## [Exercise description]
Go through the lines below and copy any that hold the string "core".

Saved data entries

**src/rtl/core/gpf_pkg.sv**
```systemverilog
`default_nettype none
// -----------------------------------------------------------------------------
// gpf_pkg
// Shared types and constants for the partition finder: sequencer states,
// divider job kinds, search phases and result status codes.
// -----------------------------------------------------------------------------
package gpf_pkg;

    localparam int VALUE_WIDTH_DEFAULT = 31;
    localparam int STATUS_WIDTH        = 2;

    typedef enum logic [3:0] {
        S_IDLE,
        S_PT_BEGIN,
        S_DIV,
        S_DIV_EVAL,
        S_PASS,
        S_FAIL,
        S_DONE
    } state_t;

    // What the divider is currently working on.
    typedef enum logic [1:0] {
        K_BY3,
        K_BY_D,
        K_BY_D2
    } div_kind_t;

    typedef enum logic [2:0] {
        PHASE_IDLE       = 3'd0,
        PHASE_CANDIDATE  = 3'd1,
        PHASE_COMPLEMENT = 3'd2
    } phase_t;

    typedef enum logic [STATUS_WIDTH-1:0] {
        ST_FOUND   = 2'd0,
        ST_INVALID = 2'd1,
        ST_NONE    = 2'd2
    } status_t;

endpackage
`default_nettype wire

```
**src/rtl/core/goldbach_partition_finder.sv**
```systemverilog
`default_nettype none
// -----------------------------------------------------------------------------
// goldbach_partition_finder
// Finds the smallest prime p with target - p also prime, by trial division
// through a single shared bit-serial divider.
// -----------------------------------------------------------------------------
// One word in gives one word out. Every primality test runs through one
// restoring divider that produces one quotient bit per clock, and each trial
// division is followed by an evaluation step in S_DIV_EVAL. A test of a
// prime v runs the division by three, two divisions for each 6k-1, 6k+1 pair
// up to sqrt(v) and one last division that ends the loop, plus a setup state
// (S_PT_BEGIN) and a verdict state (S_PASS or S_FAIL). A composite stops at
// its first divisor. The search repeats the test for each candidate p up to
// the first pair found. The input is ready only while the sequencer is idle;
// a finished result waits in the output register and the next word may be
// taken meanwhile. Invalid targets (odd or below four) go from idle straight
// to S_DONE, which loads the result word into the output register once that
// register is free.
// -----------------------------------------------------------------------------
module goldbach_partition_finder
    import gpf_pkg::*;
#(
    parameter int VALUE_WIDTH = VALUE_WIDTH_DEFAULT
)
(
    input  wire logic                    clk,
    input  wire logic                    rst_n,
    input  wire logic                    s_axis_tvalid,
    output logic                         s_axis_tready,
    // tdata: target_value, zero padding
    input  wire logic [(VALUE_WIDTH + 7) / 8 * 8 - 1:0] s_axis_tdata,
    output logic                         m_axis_tvalid,
    input  wire logic                    m_axis_tready,
    // tdata: first_prime, second_prime, zero padding
    output logic [(2 * VALUE_WIDTH + 7) / 8 * 8 - 1:0]  m_axis_tdata,
    // tuser: status
    output logic [STATUS_WIDTH-1:0]      m_axis_tuser
);

    localparam int OUT_BYTES = (2 * VALUE_WIDTH + 7) / 8;
    localparam int OUT_PAD   = OUT_BYTES * 8 - 2 * VALUE_WIDTH;
    localparam int CNT_W     = $clog2(VALUE_WIDTH);
    localparam int W         = VALUE_WIDTH;

    localparam logic [W-1:0] ONE   = W'(1);
    localparam logic [W-1:0] TWO   = W'(2);
    localparam logic [W-1:0] THREE = W'(3);
    localparam logic [W-1:0] FOUR  = W'(4);
    localparam logic [W-1:0] FIVE  = W'(5);

    state_t                  state_reg, state_next;
    div_kind_t               kind_reg, kind_next;
    phase_t                  phase_reg, phase_next;
    logic [W-1:0]            target_reg, target_next;
    logic [W-1:0]            cand_reg, cand_next;
    logic [W-1:0]            trial_reg, trial_next;
    logic [W-1:0]            test_reg, test_next;
    logic [W-1:0]            rem_reg, rem_next;
    logic [W-1:0]            quo_reg, quo_next;
    logic [W-1:0]            den_reg, den_next;
    logic [CNT_W-1:0]        cnt_reg, cnt_next;
    logic [W-1:0]            res_first_reg, res_first_next;
    logic [W-1:0]            res_second_reg, res_second_next;
    status_t                 res_status_reg, res_status_next;
    logic [W-1:0]            out_first_reg, out_first_next;
    logic [W-1:0]            out_second_reg, out_second_next;
    status_t                 out_status_reg, out_status_next;
    logic                    out_valid_reg, out_valid_next;

    logic [W-1:0]            in_value;
    logic                    in_accept;
    logic                    in_invalid;
    logic [W:0]              div_trial;
    logic                    div_fits;
    logic                    rem_zero;
    logic                    pt_pass_early;
    logic                    pt_fail_early;
    logic                    eval_pass;
    logic                    eval_fail;
    logic [W-1:0]            cand_inc;
    logic                    cand_exhausted;
    logic                    out_load;

    assign in_value   = s_axis_tdata[W-1:0];
    assign in_accept  = s_axis_tvalid && s_axis_tready;
    assign in_invalid = (in_value < FOUR) || in_value[0];

    // Restoring division step: bring the next dividend bit into the remainder.
    assign div_trial = {rem_reg, quo_reg[W-1]};
    assign div_fits  = (div_trial >= {1'b0, den_reg});
    assign rem_zero  = (rem_reg == '0);

    assign pt_pass_early = (test_reg >= TWO) && (test_reg < FOUR);
    assign pt_fail_early = (test_reg < TWO) || !test_reg[0];

    // The trial loop ends once the divisor exceeds the quotient value / divisor.
    always_comb
    begin
        eval_pass = 1'b0;
        eval_fail = 1'b0;
        case (kind_reg)
            K_BY3:
            begin
                eval_fail = rem_zero;
            end
            K_BY_D:
            begin
                eval_pass = (den_reg > quo_reg);
                eval_fail = !eval_pass && rem_zero;
            end
            K_BY_D2:
            begin
                eval_fail = rem_zero;
            end
            default:
            begin
                eval_fail = 1'b0;
            end
        endcase
    end

    assign cand_inc       = cand_reg + ONE;
    assign cand_exhausted = (cand_inc > (target_reg >> 1));
    assign out_load       = (state_reg == S_DONE) && (!out_valid_reg || m_axis_tready);

    // Next state.
    always_comb
    begin
        state_next = state_reg;
        case (state_reg)
            S_IDLE:
            begin
                if (in_accept)
                begin
                    state_next = in_invalid ? S_DONE : S_PT_BEGIN;
                end
            end
            S_PT_BEGIN:
            begin
                if (pt_pass_early)
                begin
                    state_next = S_PASS;
                end
                else if (pt_fail_early)
                begin
                    state_next = S_FAIL;
                end
                else
                begin
                    state_next = S_DIV;
                end
            end
            S_DIV:
            begin
                if (cnt_reg == '0)
                begin
                    state_next = S_DIV_EVAL;
                end
            end
            S_DIV_EVAL:
            begin
                if (eval_pass)
                begin
                    state_next = S_PASS;
                end
                else if (eval_fail)
                begin
                    state_next = S_FAIL;
                end
                else
                begin
                    state_next = S_DIV;
                end
            end
            S_PASS:
            begin
                state_next = (phase_reg == PHASE_COMPLEMENT) ? S_DONE : S_PT_BEGIN;
            end
            S_FAIL:
            begin
                state_next = cand_exhausted ? S_DONE : S_PT_BEGIN;
            end
            S_DONE:
            begin
                if (out_load)
                begin
                    state_next = S_IDLE;
                end
            end
            default:
            begin
                state_next = S_IDLE;
            end
        endcase
    end

    // Datapath and outputs.
    always_comb
    begin
        kind_next       = kind_reg;
        phase_next      = phase_reg;
        target_next     = target_reg;
        cand_next       = cand_reg;
        trial_next      = trial_reg;
        test_next       = test_reg;
        rem_next        = rem_reg;
        quo_next        = quo_reg;
        den_next        = den_reg;
        cnt_next        = cnt_reg;
        res_first_next  = res_first_reg;
        res_second_next = res_second_reg;
        res_status_next = res_status_reg;
        out_first_next  = out_first_reg;
        out_second_next = out_second_reg;
        out_status_next = out_status_reg;
        out_valid_next  = out_valid_reg && !m_axis_tready;

        case (state_reg)
            S_IDLE:
            begin
                if (in_accept)
                begin
                    target_next     = in_value;
                    res_first_next  = '0;
                    res_second_next = '0;
                    if (in_invalid)
                    begin
                        res_status_next = ST_INVALID;
                    end
                    else
                    begin
                        res_status_next = ST_NONE;
                        cand_next       = TWO;
                        test_next       = TWO;
                        phase_next      = PHASE_CANDIDATE;
                    end
                end
            end
            S_PT_BEGIN:
            begin
                // Start the division by three.
                kind_next = K_BY3;
                rem_next  = '0;
                quo_next  = test_reg;
                den_next  = THREE;
                cnt_next  = CNT_W'(W - 1);
            end
            S_DIV:
            begin
                if (div_fits)
                begin
                    rem_next = W'(div_trial - {1'b0, den_reg});
                end
                else
                begin
                    rem_next = div_trial[W-1:0];
                end
                quo_next = {quo_reg[W-2:0], div_fits};
                cnt_next = cnt_reg - CNT_W'(1);
            end
            S_DIV_EVAL:
            begin
                rem_next = '0;
                quo_next = test_reg;
                cnt_next = CNT_W'(W - 1);
                case (kind_reg)
                    K_BY3:
                    begin
                        kind_next  = K_BY_D;
                        den_next   = FIVE;
                        trial_next = FIVE;
                    end
                    K_BY_D:
                    begin
                        kind_next = K_BY_D2;
                        den_next  = den_reg + TWO;
                    end
                    K_BY_D2:
                    begin
                        kind_next  = K_BY_D;
                        den_next   = den_reg + FOUR;
                        trial_next = den_reg + FOUR;
                    end
                    default:
                    begin
                        kind_next = K_BY3;
                    end
                endcase
            end
            S_PASS:
            begin
                if (phase_reg == PHASE_COMPLEMENT)
                begin
                    res_first_next  = cand_reg;
                    res_second_next = test_reg;
                    res_status_next = ST_FOUND;
                    phase_next      = PHASE_IDLE;
                end
                else
                begin
                    test_next  = target_reg - cand_reg;
                    phase_next = PHASE_COMPLEMENT;
                end
            end
            S_FAIL:
            begin
                if (cand_exhausted)
                begin
                    phase_next = PHASE_IDLE;
                end
                else
                begin
                    cand_next  = cand_inc;
                    test_next  = cand_inc;
                    phase_next = PHASE_CANDIDATE;
                end
            end
            S_DONE:
            begin
                phase_next = PHASE_IDLE;
                if (out_load)
                begin
                    out_first_next  = res_first_reg;
                    out_second_next = res_second_reg;
                    out_status_next = res_status_reg;
                    out_valid_next  = 1'b1;
                end
            end
            default:
            begin
                phase_next = PHASE_IDLE;
            end
        endcase
    end

    assign s_axis_tready = (state_reg == S_IDLE);
    assign m_axis_tvalid = out_valid_reg;
    assign m_axis_tdata  = {{OUT_PAD{1'b0}}, out_second_reg, out_first_reg};
    assign m_axis_tuser  = out_status_reg;

    always_ff @(posedge clk or negedge rst_n)
    begin
        if (!rst_n)
        begin
            state_reg     <= S_IDLE;
            phase_reg     <= PHASE_IDLE;
            out_valid_reg <= 1'b0;
            target_reg    <= '0;
            cand_reg      <= '0;
            trial_reg     <= '0;
        end
        else
        begin
            state_reg     <= state_next;
            phase_reg     <= phase_next;
            out_valid_reg <= out_valid_next;
            target_reg    <= target_next;
            cand_reg      <= cand_next;
            trial_reg     <= trial_next;
        end
    end

    always_ff @(posedge clk)
    begin
        kind_reg       <= kind_next;
        test_reg       <= test_next;
        rem_reg        <= rem_next;
        quo_reg        <= quo_next;
        den_reg        <= den_next;
        cnt_reg        <= cnt_next;
        res_first_reg  <= res_first_next;
        res_second_reg <= res_second_next;
        res_status_reg <= res_status_next;
        out_first_reg  <= out_first_next;
        out_second_reg <= out_second_next;
        out_status_reg <= out_status_next;
    end

endmodule
`default_nettype wire
```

## [Exercise answer]
**src/rtl/core/gpf_pkg.sv**
**src/rtl/core/goldbach_partition_finder.sv**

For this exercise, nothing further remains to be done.